Data-driven hierarchical multi-policy deep reinforcement learning framework for multi-objective multiplicity dynamic flexible job shop scheduling

In the context of Industry 4.0, manufacturers face pressure to personalize products and accelerate the supply chain. This requires rapid response to volatile production schedules, ensuring a balance between operational efficiency and product quality. Moreover, the rapid development and convergence of the cloud computing, Internet of Things (IoT), and big data have expanded the need for real-time tracking and adaptive scheduling to address uncertainties, such as equipment downtime, supply variation, and ongoing product revisions. The capability of IoT has significantly improved the continuous monitoring and data analysis, emphasizing the importance of developing effective real-time scheduling solutions in the manufacturing system.
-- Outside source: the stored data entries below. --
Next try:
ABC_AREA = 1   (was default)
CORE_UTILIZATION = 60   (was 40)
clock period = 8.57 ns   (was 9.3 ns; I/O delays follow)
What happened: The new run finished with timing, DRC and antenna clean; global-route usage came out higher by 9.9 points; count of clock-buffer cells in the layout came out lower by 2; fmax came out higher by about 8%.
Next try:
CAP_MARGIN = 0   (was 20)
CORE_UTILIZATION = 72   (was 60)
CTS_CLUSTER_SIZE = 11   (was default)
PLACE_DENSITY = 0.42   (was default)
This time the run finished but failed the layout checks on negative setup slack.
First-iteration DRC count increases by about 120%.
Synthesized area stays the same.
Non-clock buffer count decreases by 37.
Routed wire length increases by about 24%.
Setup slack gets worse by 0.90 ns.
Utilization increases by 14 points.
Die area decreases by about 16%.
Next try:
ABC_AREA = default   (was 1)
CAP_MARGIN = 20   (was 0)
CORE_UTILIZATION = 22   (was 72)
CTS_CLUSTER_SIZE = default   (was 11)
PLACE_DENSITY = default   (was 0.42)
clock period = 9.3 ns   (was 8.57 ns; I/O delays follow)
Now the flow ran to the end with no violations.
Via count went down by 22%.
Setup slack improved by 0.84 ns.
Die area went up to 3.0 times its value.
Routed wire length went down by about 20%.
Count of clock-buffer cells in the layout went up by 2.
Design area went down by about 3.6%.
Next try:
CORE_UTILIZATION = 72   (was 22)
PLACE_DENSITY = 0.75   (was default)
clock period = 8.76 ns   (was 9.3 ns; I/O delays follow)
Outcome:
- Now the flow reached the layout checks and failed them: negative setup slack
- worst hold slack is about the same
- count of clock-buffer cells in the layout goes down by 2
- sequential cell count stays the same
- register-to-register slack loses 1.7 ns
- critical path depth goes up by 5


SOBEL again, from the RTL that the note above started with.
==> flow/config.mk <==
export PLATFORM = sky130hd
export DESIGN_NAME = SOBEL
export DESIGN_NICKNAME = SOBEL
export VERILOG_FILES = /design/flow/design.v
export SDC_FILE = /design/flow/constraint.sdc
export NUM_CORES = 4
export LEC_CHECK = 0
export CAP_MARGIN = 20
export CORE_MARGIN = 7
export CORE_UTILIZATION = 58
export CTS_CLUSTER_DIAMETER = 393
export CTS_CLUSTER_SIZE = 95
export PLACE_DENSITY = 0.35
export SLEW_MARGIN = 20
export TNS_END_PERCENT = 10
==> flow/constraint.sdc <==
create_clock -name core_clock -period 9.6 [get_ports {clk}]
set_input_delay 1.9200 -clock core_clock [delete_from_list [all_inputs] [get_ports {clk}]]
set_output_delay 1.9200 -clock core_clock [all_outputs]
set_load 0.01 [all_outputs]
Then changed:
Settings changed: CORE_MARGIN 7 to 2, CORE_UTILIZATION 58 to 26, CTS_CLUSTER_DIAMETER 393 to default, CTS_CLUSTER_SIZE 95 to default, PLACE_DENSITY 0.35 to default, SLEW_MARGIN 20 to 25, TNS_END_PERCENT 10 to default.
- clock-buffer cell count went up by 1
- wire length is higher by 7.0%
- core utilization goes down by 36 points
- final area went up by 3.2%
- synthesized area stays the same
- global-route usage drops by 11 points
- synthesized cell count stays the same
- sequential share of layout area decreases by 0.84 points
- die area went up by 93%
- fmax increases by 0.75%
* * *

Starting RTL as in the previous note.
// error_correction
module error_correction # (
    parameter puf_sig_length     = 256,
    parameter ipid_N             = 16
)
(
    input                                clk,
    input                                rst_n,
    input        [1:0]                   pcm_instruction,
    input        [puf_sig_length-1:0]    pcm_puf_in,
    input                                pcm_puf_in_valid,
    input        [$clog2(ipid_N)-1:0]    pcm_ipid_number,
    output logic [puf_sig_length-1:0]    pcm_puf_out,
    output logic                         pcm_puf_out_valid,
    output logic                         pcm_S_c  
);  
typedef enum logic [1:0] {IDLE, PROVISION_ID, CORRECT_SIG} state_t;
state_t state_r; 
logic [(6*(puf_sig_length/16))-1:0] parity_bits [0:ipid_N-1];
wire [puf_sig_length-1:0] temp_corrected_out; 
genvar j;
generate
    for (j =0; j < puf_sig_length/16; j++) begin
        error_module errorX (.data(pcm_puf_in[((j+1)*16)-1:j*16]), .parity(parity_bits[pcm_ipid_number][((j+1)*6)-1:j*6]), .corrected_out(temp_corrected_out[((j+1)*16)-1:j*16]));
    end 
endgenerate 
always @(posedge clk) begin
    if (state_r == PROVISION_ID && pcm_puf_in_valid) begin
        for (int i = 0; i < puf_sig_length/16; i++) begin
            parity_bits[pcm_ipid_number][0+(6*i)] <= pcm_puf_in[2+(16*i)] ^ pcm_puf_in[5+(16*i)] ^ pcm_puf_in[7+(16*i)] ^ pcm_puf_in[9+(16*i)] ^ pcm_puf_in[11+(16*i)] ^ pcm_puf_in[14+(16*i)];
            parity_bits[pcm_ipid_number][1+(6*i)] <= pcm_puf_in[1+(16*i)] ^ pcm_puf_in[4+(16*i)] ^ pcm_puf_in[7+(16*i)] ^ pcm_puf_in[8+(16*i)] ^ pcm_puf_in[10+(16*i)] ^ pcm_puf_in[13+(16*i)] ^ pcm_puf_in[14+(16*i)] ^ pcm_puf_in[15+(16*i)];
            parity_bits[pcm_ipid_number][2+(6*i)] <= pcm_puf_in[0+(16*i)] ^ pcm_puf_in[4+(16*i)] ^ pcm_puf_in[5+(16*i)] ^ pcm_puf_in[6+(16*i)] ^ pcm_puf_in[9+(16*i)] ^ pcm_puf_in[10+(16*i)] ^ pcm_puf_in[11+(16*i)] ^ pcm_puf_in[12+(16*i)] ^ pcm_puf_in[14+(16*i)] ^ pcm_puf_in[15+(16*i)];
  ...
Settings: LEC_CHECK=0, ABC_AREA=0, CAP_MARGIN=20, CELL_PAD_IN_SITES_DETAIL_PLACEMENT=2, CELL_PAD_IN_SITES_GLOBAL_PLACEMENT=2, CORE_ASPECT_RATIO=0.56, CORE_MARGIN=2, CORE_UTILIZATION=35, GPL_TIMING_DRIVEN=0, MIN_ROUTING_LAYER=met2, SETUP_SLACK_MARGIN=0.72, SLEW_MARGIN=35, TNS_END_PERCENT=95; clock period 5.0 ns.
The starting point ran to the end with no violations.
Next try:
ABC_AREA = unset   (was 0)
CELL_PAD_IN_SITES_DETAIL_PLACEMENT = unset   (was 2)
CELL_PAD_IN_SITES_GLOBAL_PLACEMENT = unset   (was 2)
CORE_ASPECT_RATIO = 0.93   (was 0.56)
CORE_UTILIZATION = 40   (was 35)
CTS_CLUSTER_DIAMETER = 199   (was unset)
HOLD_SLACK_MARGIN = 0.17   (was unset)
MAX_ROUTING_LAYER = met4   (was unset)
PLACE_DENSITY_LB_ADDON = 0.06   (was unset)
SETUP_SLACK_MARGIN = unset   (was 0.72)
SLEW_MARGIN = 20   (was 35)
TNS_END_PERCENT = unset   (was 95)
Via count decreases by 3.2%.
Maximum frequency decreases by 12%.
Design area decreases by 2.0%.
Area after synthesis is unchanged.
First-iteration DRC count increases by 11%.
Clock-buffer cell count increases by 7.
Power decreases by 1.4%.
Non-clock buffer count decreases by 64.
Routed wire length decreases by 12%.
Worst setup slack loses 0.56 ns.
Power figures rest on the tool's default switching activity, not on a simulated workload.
## job 1156
Design ICMS, start of the top module:
module ICMS(
    input CLK,
    input RST,
    input radar_echo,
    input scan_for_target,
    input [31:0] jet_speed,
    input [31:0] max_safe_distance,
    input [5:0] wind,
    input thunderstorm,
    input [1:0] visibility,
    input signed [7:0] temperature,
    output radar_pulse_trigger,
    output [31:0] distance_to_target,
    output safe_to_engage,
    output threat_detected,
    output emergency_landing_alert,
    output [1:0] ECSU_state,  
    output [1:0] ARTAU_state
);
clock: 24.4 ns
lec_check: 0
cap_margin: 20
core_margin: 2
core_utilization: 72
cts_cluster_diameter: 46
cts_cluster_size: 40
max_routing_layer: met4
place_density_lb_addon: 0.26
setup_slack_margin: 3.67
slew_margin: 20
run.sh (not shown) runs the stock make flow with config.mk's settings and CLKGATE_MAP_FILE=.
Job 1156 did not finish: a tool error stopped it during clock tree synthesis (4_1_cts).
Setup changes, job 1156 to job 283
- removing SETUP_SLACK_MARGIN (formerly 3.67)
- removing CTS_CLUSTER_SIZE (formerly 40)
- removing PLACE_DENSITY_LB_ADDON (formerly 0.26)
- removing MAX_ROUTING_LAYER (formerly met4)
- removing CTS_CLUSTER_DIAMETER (formerly 46)
- changing CORE_UTILIZATION from 72 to 58
==> comparison <==
- Worst slack at placement, job 1156 and job 283: higher on job 283
- In the metrics for job 1156 and job 283, the one carrying the lower core region area is job 1156.
- Of job 1156 and job 283, job 283 shows the higher placed cell count, with job 1156 below it.
- On job 283: die size is 24% higher than what job 1156 gave.
- Between job 1156 and job 283, the flow reports total number of placement rows increasing by more than 10%.
- [job 283 vs job 1156] global placer's final weighted congestion: lower in job 283
- Job 283 -> job 1156: synthesized cell count delta 0, exact match
- Half-perimeter wire length after placement of job 283 falls short of that of job 1156 by more than a quarter.
- Job 283 gives more die span in x than job 1156 did.
- Diff job 1156..job 283 | number of I/O pins | unchanged
- Diff job 1156 -> job 283 | vertical die dimension | up by more than 10%
- Of job 1156 and job 283, only job 1156 fails to reach the end of the flow.
- Completing all stages was not enough for job 283: its layout failed the final checks because of negative setup slack.
### job 283 -> job 3094
- CORE_UTILIZATION changed from 58 to 66
- the clock period (ns, I/O delays scaled along) changed from 24.4 to 24.5
Findings:
Job 3094 did not finish; the tool stopped in global routing (5_1_grt) with error DPL-0038.
Changes observed in job 3094 relative to job 283: count of cells resized by post-cts repair dropped about 30%, cell total after placement dropped 86, area of placed instances dropped about 0.6%.
The inputs of job 6626 differ from those of job 3094 as listed below.
- CTS_CLUSTER_SIZE newly set to 73
- ABC_AREA newly set to 1
- TNS_END_PERCENT newly set to 5
- the clock period (ns, I/O delays scaled along) changed from 24.5 to 19.1
Every stage of job 6626 finished as expected; the final checks, on the other hand, flagged negative setup slack, which means the layout fails. Re number of instances in the placed design: job 3094 was lower than job 6626. Compare job 3094 and job 6626 | synthesized cell count higher: job 6626. Between job 6626 and job 3094, it is job 6626 whose die outline height is lower, by 2.0%. Job 3094 → job 6626: post-placement cell area fell by about 12%, mapped cell area fell by 1000 sq um.

v42:
Starting RTL as in the previous note.
Settings: LEC_CHECK=0, ABC_AREA=1, CAP_MARGIN=20, CORE_ASPECT_RATIO=0.5, CORE_MARGIN=2, CORE_UTILIZATION=72, CTS_CLUSTER_DIAMETER=396, CTS_CLUSTER_SIZE=97, PLACE_DENSITY=0.4, SETUP_SLACK_MARGIN=3.39, SLEW_MARGIN=20, TNS_END_PERCENT=5; clock period 11.2 ns.
v42 never completed, since it errored out during global routing.
Here is what was changed in the inputs of v21 compared with v42.
Settings: SETUP_SLACK_MARGIN removed (was 3.39); TNS_END_PERCENT removed (was 5); PLACE_DENSITY removed (was 0.4); CORE_ASPECT_RATIO removed (was 0.5); CTS_CLUSTER_SIZE removed (was 97); ABC_AREA removed (was 1); the clock period (ns, I/O delays scaled along) changed from 11.2 to 15.6.
### Flow results
What ended v21 was a tool error in detailed placement; the run never finished. v21 vs v42: post-synth area from yosys stat up. Diff v21 and v42: chip footprint lower in v42. Looking at placer's final routability congestion estimate across v21 and v42, the one that comes out higher is v21.
What v15 does differently from v21 at the input level:
Settings: CORE_UTILIZATION changed from 72 to 56; CTS_CLUSTER_DIAMETER removed (was 396); the clock period (ns, I/O delays scaled along) changed from 15.6 to 23.5.
| v15 | all stages done | FAIL | negative setup slack |. From v15 to v21, chip area from the yosys synthesis statistics did not move at all. v21 → v15: number of standard cells after synthesis now sits at about the same level; core outline area now sits higher; die size now sits higher; netlist area before placement now sits at about the same level; width of the chip now sits higher. Diff v15..v21 | average size of a mapped cell | unchanged. Diff v21 -> v15 | share of the core filled by cells before placement | decrease of 16 points. As far as fraction of registers with async set/reset goes, v15 and v21 are indistinguishable; the numbers are identical. NOTE vertical extent of the die v21->v15 increased by more than 10%.
The inputs of v12 differ from those of v15 as listed below.
Settings: TNS_END_PERCENT newly set to 5; CORE_UTILIZATION changed from 56 to 58; the clock period (ns, I/O delays scaled along) changed from 23.5 to 19.1.
==> results <==
Global routing usage on met2 ended up 0.68 points lower on v12 than on v15. Every stage of v12 finished as expected; the final checks, on the other hand, flagged negative setup slack, which means the layout fails. Maximum frequency from static timing analysis across v12 and v15: no real change. v12 vs v15: non-filler instance count after layout down in v12. The higher aggregate global-route resource usage of v12 and v15 is in v12. Summary of v12 over v15: utilization of the core after routing moved down; sum of buffers and inverters on the critical path decreased 5; worst hold margin has increased.
==> flow/design.v <==
module FA_Structural(a,b,cin,sum,cout);
	input a,b,cin;
    output sum,cout;
    wire x,y,z;
    xor(x,a,b);
    xor(sum,x,cin);
    and(y,cin,x);
    and(z,a,b);
    or(cout,y,z);
endmodule
module RPA(a,b,cin,sum,cout);
	input [63:0] a,b;
    input cin;
    output wire [63:0] sum;
    output wire cout;
	wire c0,c1,c2,c3,c4,c5,c6,c7,c8,c9,c10,c11,c12,c13,c14,c15,c16,c17,c18,c19,c20,c21,c22,c23,c24,c25,c26,c27,c28,c29,c30,c31,c32,c33,c34,c35,c36,c37,c38,c39,c40,c41,c42,c43,c44,c45,c46,c47,c48,c49,c50,c51,c52,c53,c54,c55,c56,c57,c58,c59,c60,c61,c62;
	FA_Structural fa1(a[0],b[0],cin,sum[0],c0);
	FA_Structural fa2(a[1],b[1],c0,sum[1],c1);
	FA_Structural fa3(a[2],b[2],c1,sum[2],c2);
	FA_Structural fa4(a[3],b[3],c2,sum[3],c3);
    FA_Structural fa5(a[4],b[4],c3,sum[4],c4);
    FA_Structural fa6(a[5],b[5],c4,sum[5],c5);
    FA_Structural fa7(a[6],b[6],c5,sum[6],c6);
    FA_Structural fa8(a[7],b[7],c6,sum[7],c7);
    FA_Structural fa9(a[8],b[8],c7,sum[8],c8);
    FA_Structural fa10(a[9],b[9],c8,sum[9],c9);
    FA_Structural fa11(a[10],b[10],c9,sum[10],c10);
    FA_Structural fa12(a[11],b[11],c10,sum[11],c11);
    FA_Structural fa13(a[12],b[12],c11,sum[12],c12);
    FA_Structural fa14(a[13],b[13],c12,sum[13],c13);
    FA_Structural fa15(a[14],b[14],c13,sum[14],c14);
    FA_Structural fa16(a[15],b[15],c14,sum[15],c15);
    FA_Structural fa17(a[16],b[16],c15,sum[16],c16);
    FA_Structural fa18(a[17],b[17],c16,sum[17],c17);
    FA_Structural fa19(a[18],b[18],c17,sum[18],c18);
    FA_Structural fa20(a[19],b[19],c18,sum[19],c19);
    FA_Structural fa21(a[20],b[20],c19,sum[20],c20);
    FA_Structural fa22(a[21],b[21],c20,sum[21],c21);
    FA_Structural fa23(a[22],b[22],c21,sum[22],c22);
    FA_Structural fa24(a[23],b[23],c22,sum[23],c23);
    FA_Structural fa25(a[24],b[24],c23,sum[24],c24);
    FA_Structural fa26(a[25],b[25],c24,sum[25],c25);
    FA_Structural fa27(a[26],b[26],c25,sum[26],c26);
    FA_Structural fa28(a[27],b[27],c26,sum[27],c27);
    FA_Structural fa29(a[28],b[28],c27,sum[28],c28);
    FA_Structural fa30(a[29],b[29],c28,sum[29],c29);
    FA_Structural fa31(a[30],b[30],c29,sum[30],c30);
    FA_Structural fa32(a[31],b[31],c30,sum[31],c31);
    FA_Structural fa33(a[32],b[32],c31,sum[32],c32);
    FA_Structural fa34(a[33],b[33],c32,sum[33],c33);
    FA_Structural fa35(a[34],b[34],c33,sum[34],c34);
    FA_Structural fa36(a[35],b[35],c34,sum[35],c35);
    FA_Structural fa37(a[36],b[36],c35,sum[36],c36);	
    FA_Structural fa38(a[37],b[37],c36,sum[37],c37);
    FA_Structural fa39(a[38],b[38],c37,sum[38],c38);
    FA_Structural fa40(a[39],b[39],c38,sum[39],c39);
    FA_Structural fa41(a[40],b[40],c39,sum[40],c40);
    FA_Structural fa42(a[41],b[41],c40,sum[41],c41);
    FA_Structural fa43(a[42],b[42],c41,sum[42],c42);
    FA_Structural fa44(a[43],b[43],c42,sum[43],c43);
    FA_Structural fa45(a[44],b[44],c43,sum[44],c44);
    FA_Structural fa46(a[45],b[45],c44,sum[45],c45);
    FA_Structural fa47(a[46],b[46],c45,sum[46],c46);
    FA_Structural fa48(a[47],b[47],c46,sum[47],c47);
    FA_Structural fa49(a[48],b[48],c47,sum[48],c48);
    FA_Structural fa50(a[49],b[49],c48,sum[49],c49);
    FA_Structural fa51(a[50],b[50],c49,sum[50],c50);
    FA_Structural fa52(a[51],b[51],c50,sum[51],c51);
    FA_Structural fa53(a[52],b[52],c51,sum[52],c52);
    FA_Structural fa54(a[53],b[53],c52,sum[53],c53);
    FA_Structural fa55(a[54],b[54],c53,sum[54],c54);
    FA_Structural fa56(a[55],b[55],c54,sum[55],c55);
    FA_Structural fa57(a[56],b[56],c55,sum[56],c56);
    FA_Structural fa58(a[57],b[57],c56,sum[57],c57);
    FA_Structural fa59(a[58],b[58],c57,sum[58],c58);
    FA_Structural fa60(a[59],b[59],c58,sum[59],c59);
    FA_Structural fa61(a[60],b[60],c59,sum[60],c60);
    FA_Structural fa62(a[61],b[61],c60,sum[61],c61);
    FA_Structural fa63(a[62],b[62],c61,sum[62],c62);
    FA_Structural fa64(a[63],b[63],c62,sum[63],cout);
endmodule
alpha:
// comp_mult_top
module comp_mult_top #(
parameter NO_MULT   = 4     ,  
parameter APB_BADDR = 0     ,  
parameter SYS_AW    = 16    ,  
parameter REG_DW    = 16       
)(
input                    clk         ,  
input                    rst_n       ,  
input      [ SYS_AW-1:0] apb_paddr   ,  
input                    apb_psel    ,  
input                    apb_penable ,  
input                    apb_pwrite  ,  
input      [REG_DW -1:0] apb_pwdata  ,  
output                   apb_pready  ,  
output reg [REG_DW -1:0] apb_prdata  ,  
output reg               apb_pslverr ,  
output reg               mem_ce      ,  
output reg               mem_we      ,  
output reg [SYS_AW -1:0] mem_addr    ,  
output reg [     8 -1:0] mem_wr_data ,  
input      [     8 -1:0] mem_rd_data    
);
localparam DWIDTH = 8 ;
localparam IDLE   = 2'b00;  
localparam RD_OPS = 2'b01;  
localparam WORK   = 2'b10;  
localparam WR_RES = 2'b11;  
reg  [       REG_DW -1:0] op1_addr      ;  
reg  [       REG_DW -1:0] op2_addr      ;  
reg  [       REG_DW -1:0] res_addr      ;  
reg  [       REG_DW -1:0] no_op         ;  
reg  [       REG_DW -1:0] cfg_start     ;  
reg  [       REG_DW -1:0] sts_stop      ;  
  ...
make LEC_CHECK=0 CAP_MARGIN=40 CELL_PAD_IN_SITES_GLOBAL_PLACEMENT=0 CORE_MARGIN=2 CORE_UTILIZATION=67 CTS_CLUSTER_DIAMETER=334 CTS_CLUSTER_SIZE=100 SLEW_MARGIN=0 TNS_END_PERCENT=10 finish   # period 10.0 ns
run.sh (not shown) runs the stock make flow with config.mk's settings and CLKGATE_MAP_FILE=.
For beta, these inputs were changed with respect to alpha:
Settings: CORE_UTILIZATION: 67 -> 40; CELL_PAD_IN_SITES_GLOBAL_PLACEMENT: 0 -> unset; TNS_END_PERCENT: 10 -> unset; CAP_MARGIN: 40 -> 20; CTS_CLUSTER_DIAMETER: 334 -> unset; CTS_CLUSTER_SIZE: 100 -> unset; SLEW_MARGIN: 0 -> 20.
Findings:
Of alpha and beta, the lower sequential share of layout area belongs to beta.
Relative to alpha, the placed standard-cell area of beta is higher by about 1.1%.
Going from alpha to beta, global-route wire length before repair grew by a few percent.
On beta: via density per instance is 0.65 lower than what alpha gave.
Compared to alpha, beta has cell depth of the worst flop-to-flop path 3 lower.
The setup slack of beta is larger than that of alpha.
Core utilization was higher in the run labelled alpha.
Taking alpha as the reference, in beta y dimension of the die moved up; clock group power moved up.
No stage failed in beta, and the final checks on the layout all came back clean.
Summary: time the worst path needs with I/O delays and setup, beta better than alpha
Inputs modified between beta and gamma:
Settings: CORE_MARGIN changed from 2 to 9; MIN_ROUTING_LAYER newly set to met2; MAX_ROUTING_LAYER newly set to met4; CELL_PAD_IN_SITES_DETAIL_PLACEMENT newly set to 2; CORE_ASPECT_RATIO newly set to 0.65.
Results
When the final numbers for beta and gamma were put side by side, the switching power as a share of total power turned out to be smaller in beta. Die size deteriorates in gamma relative to beta. Via count grows by more than half when moving from beta to gamma. Area fraction in full adders, half adders and majority gates: gamma vs beta identical. In the tables for beta and gamma, non-clock buffer count reads higher with gamma.
Changes in delta relative to gamma:
Settings: swapping 20 for 15 in CAP_MARGIN; swapping 9 for 2 in CORE_MARGIN; clearing CELL_PAD_IN_SITES_DETAIL_PLACEMENT, which used to be 2; clearing CORE_ASPECT_RATIO, which used to be 0.65; putting TNS_END_PERCENT at 10 where nothing was set; clearing MAX_ROUTING_LAYER, which used to be met4; putting CELL_PAD_IN_SITES_GLOBAL_PLACEMENT at 0 where nothing was set; clearing MIN_ROUTING_LAYER, which used to be met2; putting CTS_CLUSTER_SIZE at 41 where nothing was set; putting CTS_CLUSTER_DIAMETER at 334 where nothing was set; swapping 40 for 67 in CORE_UTILIZATION.
[summary]
Comparing delta and gamma, the higher global-route track usage on met3 is on gamma. Sort delta and gamma by proportion of power drawn by combinational gates desc -> top: gamma. Summary of delta over gamma: count of standard-cell rows lost 3.0%; wire length lost 42%; wire length of the first global-routing pass lost 38%; cell area lost 1.9%; total power of the final layout lost about 11%.
No activity file was given, so power comes from the tool's default toggle rates.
In response to these evolving industrial requirements, and driven by objectives to reduce the makespan, total tardiness, and energy consumption, we study the multi-objective multiplicity dynamic flexible job shop scheduling problem (MOMDFJSP), to cope with the challenges of new order arrivals and machine breakdowns in the IoT-enabled manufacturing system. This study proposes a novel hierarchical multi-policy deep reinforcement learning framework for IoT-infused manufacturing environments, aiming to integrate these diverse requirements and uncertainties into a coherent and responsive scheduling framework. The proposed framework comprises an upper-level control policy network and three lower-level objective policy networks. The upper-level and lower-level networks are respectively responsible for selecting temporary optimization objectives and specific dispatching rules. Based on the proposed framework, we design a two-stage training approach named the hierarchical multi-policy soft actor-critic (HMPSAC) algorithm to train multiple policy networks. In addition, we develop a fluid model to design the state features and dispatching rules that act as inputs and outputs, respectively, for the deep reinforcement learning (DRL) policy network. The comparative analysis with well-known dispatching rules and DRL-based methods reveals the superior performance of HMPSAC algorithm.